As we celebrate NIDA's 25th anniversary in 1999, numerous research accomplishments discovered throughout the years will be remembered. We recognize that research is the linchpin of our effort to develop more effective drug use prevention and treatment. We now understand clearly that drug addiction is a treatable brain disease, although there still exists a tremendous gap between what science tells us about the nature of addiction and the application of these findings by people in a wide variety of communities. We must bridge this disconnect to change the perception of many health professionals and the general public that addiction is a simple social problem or a failure of will. To do this, we must capitalize on the variety of effective addiction treatments that have been developed as part of NIDA-sponsored research. Both behavioral and pharmacological treatments have been shown to reduce drug use, crime and delinquency, and the spread of HIV/AIDS and other infectious diseases that are associated with drug use and addiction.
Now is the time to capitalize on these discoveries. In response to the development of a host of new treatment methods, NIDA has launched what is perhaps its most important effort ever-a national Treatment Initiative designed to improve the quality of drug addiction treatment programs in the United States. The Initiative has both a research emphasis and a communications thrust. The research emphasis will stimulate additional work to improve current treatments and to develop new treatments and will transfer them to community-based drug addiction treatment clinics. The communications thrust will increase the exchange of useful information about drug addiction and its treatment among the research and treatment communities and the general public. By spurring additional drug addiction treatment research and speeding the evaluation and application of research-tested treatments in the real world, NIDA's Treatment Initiative can have a significant impact on the Nation's public health.
NIDA has also launched a Methamphetamine Initiative to expand scientific research on methamphetamine and to apply the findings to the prevention and treatment of methamphetamine use before methamphetamine use reaches the scale and scope of other illicit drugs. Specifically, the Methamphetamine Initiative builds on the substantial body of knowledge yielded by previous NIDA-supported methamphetamine research, which shows that smoking, snorting, ingesting orally, or injecting methamphetamine produces euphoria by stimulating production of excessive levels of the neurotransmitter dopamine. More important, this research in animals has shown that even at low levels, methamphetamine can destroy substantial numbers of these dopamine-producing nerve cells, which can lead to permanent serious physical and behavioral effects. With a sense of urgency, the Institute has used supplemental funding from the White House Office of National Drug Control Policy and the Office of the Director, National Institutes of Health, to increase funding for efforts to develop new behavioral and pharmacological treatments to treat methamphetamine use.
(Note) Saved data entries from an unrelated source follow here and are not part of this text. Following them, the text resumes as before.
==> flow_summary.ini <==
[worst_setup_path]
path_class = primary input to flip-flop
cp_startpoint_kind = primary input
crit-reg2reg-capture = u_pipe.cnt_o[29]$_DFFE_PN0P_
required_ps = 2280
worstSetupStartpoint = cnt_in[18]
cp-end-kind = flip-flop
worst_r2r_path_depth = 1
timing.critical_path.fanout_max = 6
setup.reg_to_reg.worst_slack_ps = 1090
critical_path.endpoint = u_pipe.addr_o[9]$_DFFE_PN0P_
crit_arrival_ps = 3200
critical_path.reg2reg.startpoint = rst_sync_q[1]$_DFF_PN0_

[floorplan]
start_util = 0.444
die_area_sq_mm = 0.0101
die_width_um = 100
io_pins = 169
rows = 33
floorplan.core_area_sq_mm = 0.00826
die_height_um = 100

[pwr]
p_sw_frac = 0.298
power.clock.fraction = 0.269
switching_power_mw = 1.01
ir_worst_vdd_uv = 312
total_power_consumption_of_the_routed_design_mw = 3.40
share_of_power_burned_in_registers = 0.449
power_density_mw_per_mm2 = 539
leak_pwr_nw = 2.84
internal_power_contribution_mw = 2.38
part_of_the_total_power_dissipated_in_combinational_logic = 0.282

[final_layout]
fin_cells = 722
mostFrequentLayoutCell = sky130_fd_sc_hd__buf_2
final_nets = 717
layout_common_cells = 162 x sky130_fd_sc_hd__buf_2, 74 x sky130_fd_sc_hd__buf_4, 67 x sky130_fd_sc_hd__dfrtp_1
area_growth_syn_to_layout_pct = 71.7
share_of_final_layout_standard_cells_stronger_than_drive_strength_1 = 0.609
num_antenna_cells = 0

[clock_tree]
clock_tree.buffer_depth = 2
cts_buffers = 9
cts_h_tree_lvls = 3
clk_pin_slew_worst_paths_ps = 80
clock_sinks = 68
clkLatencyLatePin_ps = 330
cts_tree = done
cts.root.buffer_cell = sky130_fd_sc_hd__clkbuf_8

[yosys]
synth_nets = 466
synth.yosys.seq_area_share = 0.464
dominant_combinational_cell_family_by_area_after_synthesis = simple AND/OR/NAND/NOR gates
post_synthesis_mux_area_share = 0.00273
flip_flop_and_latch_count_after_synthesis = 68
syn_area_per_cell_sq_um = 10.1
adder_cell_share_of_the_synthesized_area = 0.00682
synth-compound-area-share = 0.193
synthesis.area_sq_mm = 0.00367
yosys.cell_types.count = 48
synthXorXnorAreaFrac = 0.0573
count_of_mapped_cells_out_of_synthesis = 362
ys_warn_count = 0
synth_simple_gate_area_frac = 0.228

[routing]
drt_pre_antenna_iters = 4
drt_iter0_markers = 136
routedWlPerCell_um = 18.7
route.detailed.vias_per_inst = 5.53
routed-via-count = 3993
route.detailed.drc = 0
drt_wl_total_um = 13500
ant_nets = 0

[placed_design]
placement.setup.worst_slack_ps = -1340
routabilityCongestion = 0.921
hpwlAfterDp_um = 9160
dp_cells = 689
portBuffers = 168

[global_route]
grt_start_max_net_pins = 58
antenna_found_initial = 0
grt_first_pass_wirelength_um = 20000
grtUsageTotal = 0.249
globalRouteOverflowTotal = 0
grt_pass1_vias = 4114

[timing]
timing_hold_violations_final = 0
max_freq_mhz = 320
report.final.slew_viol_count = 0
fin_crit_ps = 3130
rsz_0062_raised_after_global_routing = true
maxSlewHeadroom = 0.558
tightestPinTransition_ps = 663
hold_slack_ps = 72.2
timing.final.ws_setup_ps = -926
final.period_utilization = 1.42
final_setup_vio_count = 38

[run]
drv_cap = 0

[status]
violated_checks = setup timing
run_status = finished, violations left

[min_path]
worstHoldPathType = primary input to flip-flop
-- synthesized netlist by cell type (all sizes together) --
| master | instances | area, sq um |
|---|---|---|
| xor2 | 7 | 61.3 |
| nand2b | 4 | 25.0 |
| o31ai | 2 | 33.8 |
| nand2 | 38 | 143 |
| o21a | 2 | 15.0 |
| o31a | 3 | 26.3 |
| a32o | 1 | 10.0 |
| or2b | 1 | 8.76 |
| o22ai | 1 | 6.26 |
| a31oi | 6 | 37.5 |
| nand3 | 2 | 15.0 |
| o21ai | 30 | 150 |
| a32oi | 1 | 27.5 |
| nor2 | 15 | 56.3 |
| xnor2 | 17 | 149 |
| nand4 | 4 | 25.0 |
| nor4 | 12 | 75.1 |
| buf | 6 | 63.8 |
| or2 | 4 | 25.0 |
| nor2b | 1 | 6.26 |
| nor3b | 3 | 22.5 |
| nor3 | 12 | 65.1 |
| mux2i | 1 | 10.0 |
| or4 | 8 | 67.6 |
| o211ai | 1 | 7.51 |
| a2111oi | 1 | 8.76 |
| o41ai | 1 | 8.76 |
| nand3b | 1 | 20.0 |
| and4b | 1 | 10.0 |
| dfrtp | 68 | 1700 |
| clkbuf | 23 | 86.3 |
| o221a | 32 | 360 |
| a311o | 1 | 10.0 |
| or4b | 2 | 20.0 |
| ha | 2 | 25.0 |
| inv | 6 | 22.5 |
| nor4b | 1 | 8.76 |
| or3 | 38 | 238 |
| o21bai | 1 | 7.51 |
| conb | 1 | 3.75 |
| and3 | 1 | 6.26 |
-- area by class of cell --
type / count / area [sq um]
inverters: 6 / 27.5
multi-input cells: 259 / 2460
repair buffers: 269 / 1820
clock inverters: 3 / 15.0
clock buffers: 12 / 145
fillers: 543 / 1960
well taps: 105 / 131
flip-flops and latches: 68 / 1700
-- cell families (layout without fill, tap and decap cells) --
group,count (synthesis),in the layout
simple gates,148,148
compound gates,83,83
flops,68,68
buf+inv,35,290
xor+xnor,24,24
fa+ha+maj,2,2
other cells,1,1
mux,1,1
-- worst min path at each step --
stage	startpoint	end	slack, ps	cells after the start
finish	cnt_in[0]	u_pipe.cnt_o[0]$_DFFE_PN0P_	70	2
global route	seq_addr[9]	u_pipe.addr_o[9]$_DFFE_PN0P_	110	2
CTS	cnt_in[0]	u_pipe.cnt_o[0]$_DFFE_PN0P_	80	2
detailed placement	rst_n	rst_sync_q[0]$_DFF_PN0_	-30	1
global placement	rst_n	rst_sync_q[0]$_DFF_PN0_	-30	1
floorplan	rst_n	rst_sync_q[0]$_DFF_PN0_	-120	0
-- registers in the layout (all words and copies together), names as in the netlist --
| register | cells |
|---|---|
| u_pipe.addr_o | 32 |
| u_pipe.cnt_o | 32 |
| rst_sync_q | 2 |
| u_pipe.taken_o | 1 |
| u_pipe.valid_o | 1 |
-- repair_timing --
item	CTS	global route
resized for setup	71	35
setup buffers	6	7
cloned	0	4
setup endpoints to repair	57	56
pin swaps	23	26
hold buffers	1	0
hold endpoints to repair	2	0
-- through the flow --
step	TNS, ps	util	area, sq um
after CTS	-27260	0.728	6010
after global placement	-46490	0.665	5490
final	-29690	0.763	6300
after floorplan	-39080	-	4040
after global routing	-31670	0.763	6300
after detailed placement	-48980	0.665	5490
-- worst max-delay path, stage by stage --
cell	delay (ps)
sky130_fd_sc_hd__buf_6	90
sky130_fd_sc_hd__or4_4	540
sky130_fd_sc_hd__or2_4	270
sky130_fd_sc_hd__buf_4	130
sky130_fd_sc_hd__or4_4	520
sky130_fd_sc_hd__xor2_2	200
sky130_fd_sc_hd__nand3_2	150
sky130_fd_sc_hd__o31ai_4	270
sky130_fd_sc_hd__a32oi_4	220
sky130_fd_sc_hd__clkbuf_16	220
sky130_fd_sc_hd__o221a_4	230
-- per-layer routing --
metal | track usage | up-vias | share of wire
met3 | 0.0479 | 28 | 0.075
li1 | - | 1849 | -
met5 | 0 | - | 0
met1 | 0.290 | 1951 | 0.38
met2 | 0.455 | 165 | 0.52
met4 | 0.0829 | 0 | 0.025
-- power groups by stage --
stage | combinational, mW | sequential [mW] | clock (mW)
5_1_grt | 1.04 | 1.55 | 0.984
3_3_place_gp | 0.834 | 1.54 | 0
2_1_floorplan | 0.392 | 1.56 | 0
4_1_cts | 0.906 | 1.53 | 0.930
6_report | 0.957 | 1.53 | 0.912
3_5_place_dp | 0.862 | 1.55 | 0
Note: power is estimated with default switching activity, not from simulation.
### src/rtl/qdac_cmd_decoder.sv
module qdac_cmd_decoder
  import qdac_pkg::*;
#(
  parameter int NUM_CH      = 4,
  parameter int SYNC_STAGES = 2
) (
  input  logic                    clk,
  input  logic                    rst_n,
  input  logic                    fsel_n,
  input  logic                    sclk,
  input  logic                    sdi,
  output logic [NUM_CH*DAT_W-1:0] dac_q,
  output logic [2*NUM_CH-1:0]     pd_q,
  output logic [1:0]              clr_q,
  output logic [NUM_CH-1:0]       ldac_q,
  output logic                    dcen_q,
  output logic                    ref_q
);
  logic [1:0]       rst_sr;
  logic             rst_ls;
  logic             frm_vld;
  logic [PAY_W-1:0] frm_word;

  always_ff @(posedge clk or negedge rst_n) begin
    if (!rst_n) rst_sr <= '0;
    else        rst_sr <= {rst_sr[0], 1'b1};
  end
  assign rst_ls = rst_sr[1];

  qdac_serial_rx #(.SYNC_STAGES(SYNC_STAGES)) u_rx (
    .clk      (clk),
    .rst_n    (rst_ls),
    .fsel_n   (fsel_n),
    .sclk     (sclk),
    .sdi      (sdi),
    .frm_vld  (frm_vld),
    .frm_word (frm_word)
  );

  qdac_cmd_exec #(.NUM_CH(NUM_CH)) u_exec (
    .clk      (clk),
    .rst_n    (rst_ls),
    .frm_vld  (frm_vld),
    .frm_word (frm_word),
    .dac_q    (dac_q),
    .pd_q     (pd_q),
    .clr_q    (clr_q),
    .ldac_q   (ldac_q),
    .dcen_q   (dcen_q),
    .ref_q    (ref_q)
  );
endmodule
Since describing the state of drug use and drug addiction research in the Fifth Triennial Report to Congress, NIDA's continuing support of more than 85 percent of the world's research on drug use and drug addiction had generated important new findings on the effects of drugs on the structure and function of the brain. This work is now leading investigators to develop the next generation of treatments and preventive methods to combat drug use and addiction. Scientists have identified neural circuits that subsume the actions of every known drug of abuse, and they have specified common pathways that are affected by almost all such drugs. Researchers have also identified and cloned the major receptors for virtually every abusable drug as well as the natural molecules within the brain that interact with these receptors. In addition, they have elaborated many of the biochemical cascades within nerve cells that follow receptor activation by drugs. Research has also begun to reveal major differences between the brains of addicted and nonaddicted individuals and to indicate some common brain elements of addiction, regardless of the substance.
We have also discovered more about how a person's external milieu can affect brain function and, therefore, the addiction process. One of the most significant breakthroughs in this area has been the identification of areas of the brain that are specifically involved in the phenomenon of craving. Research converging from many laboratories using modern neuroimaging technologies has laid out in detail the brain circuits that are activated when addicts experience craving for drugs. Because craving is probably the single most important factor that can lead to relapse, understanding the systems that mediate this phenomenon provides the foundation for developing much more effective therapies to prevent or reverse the addiction process.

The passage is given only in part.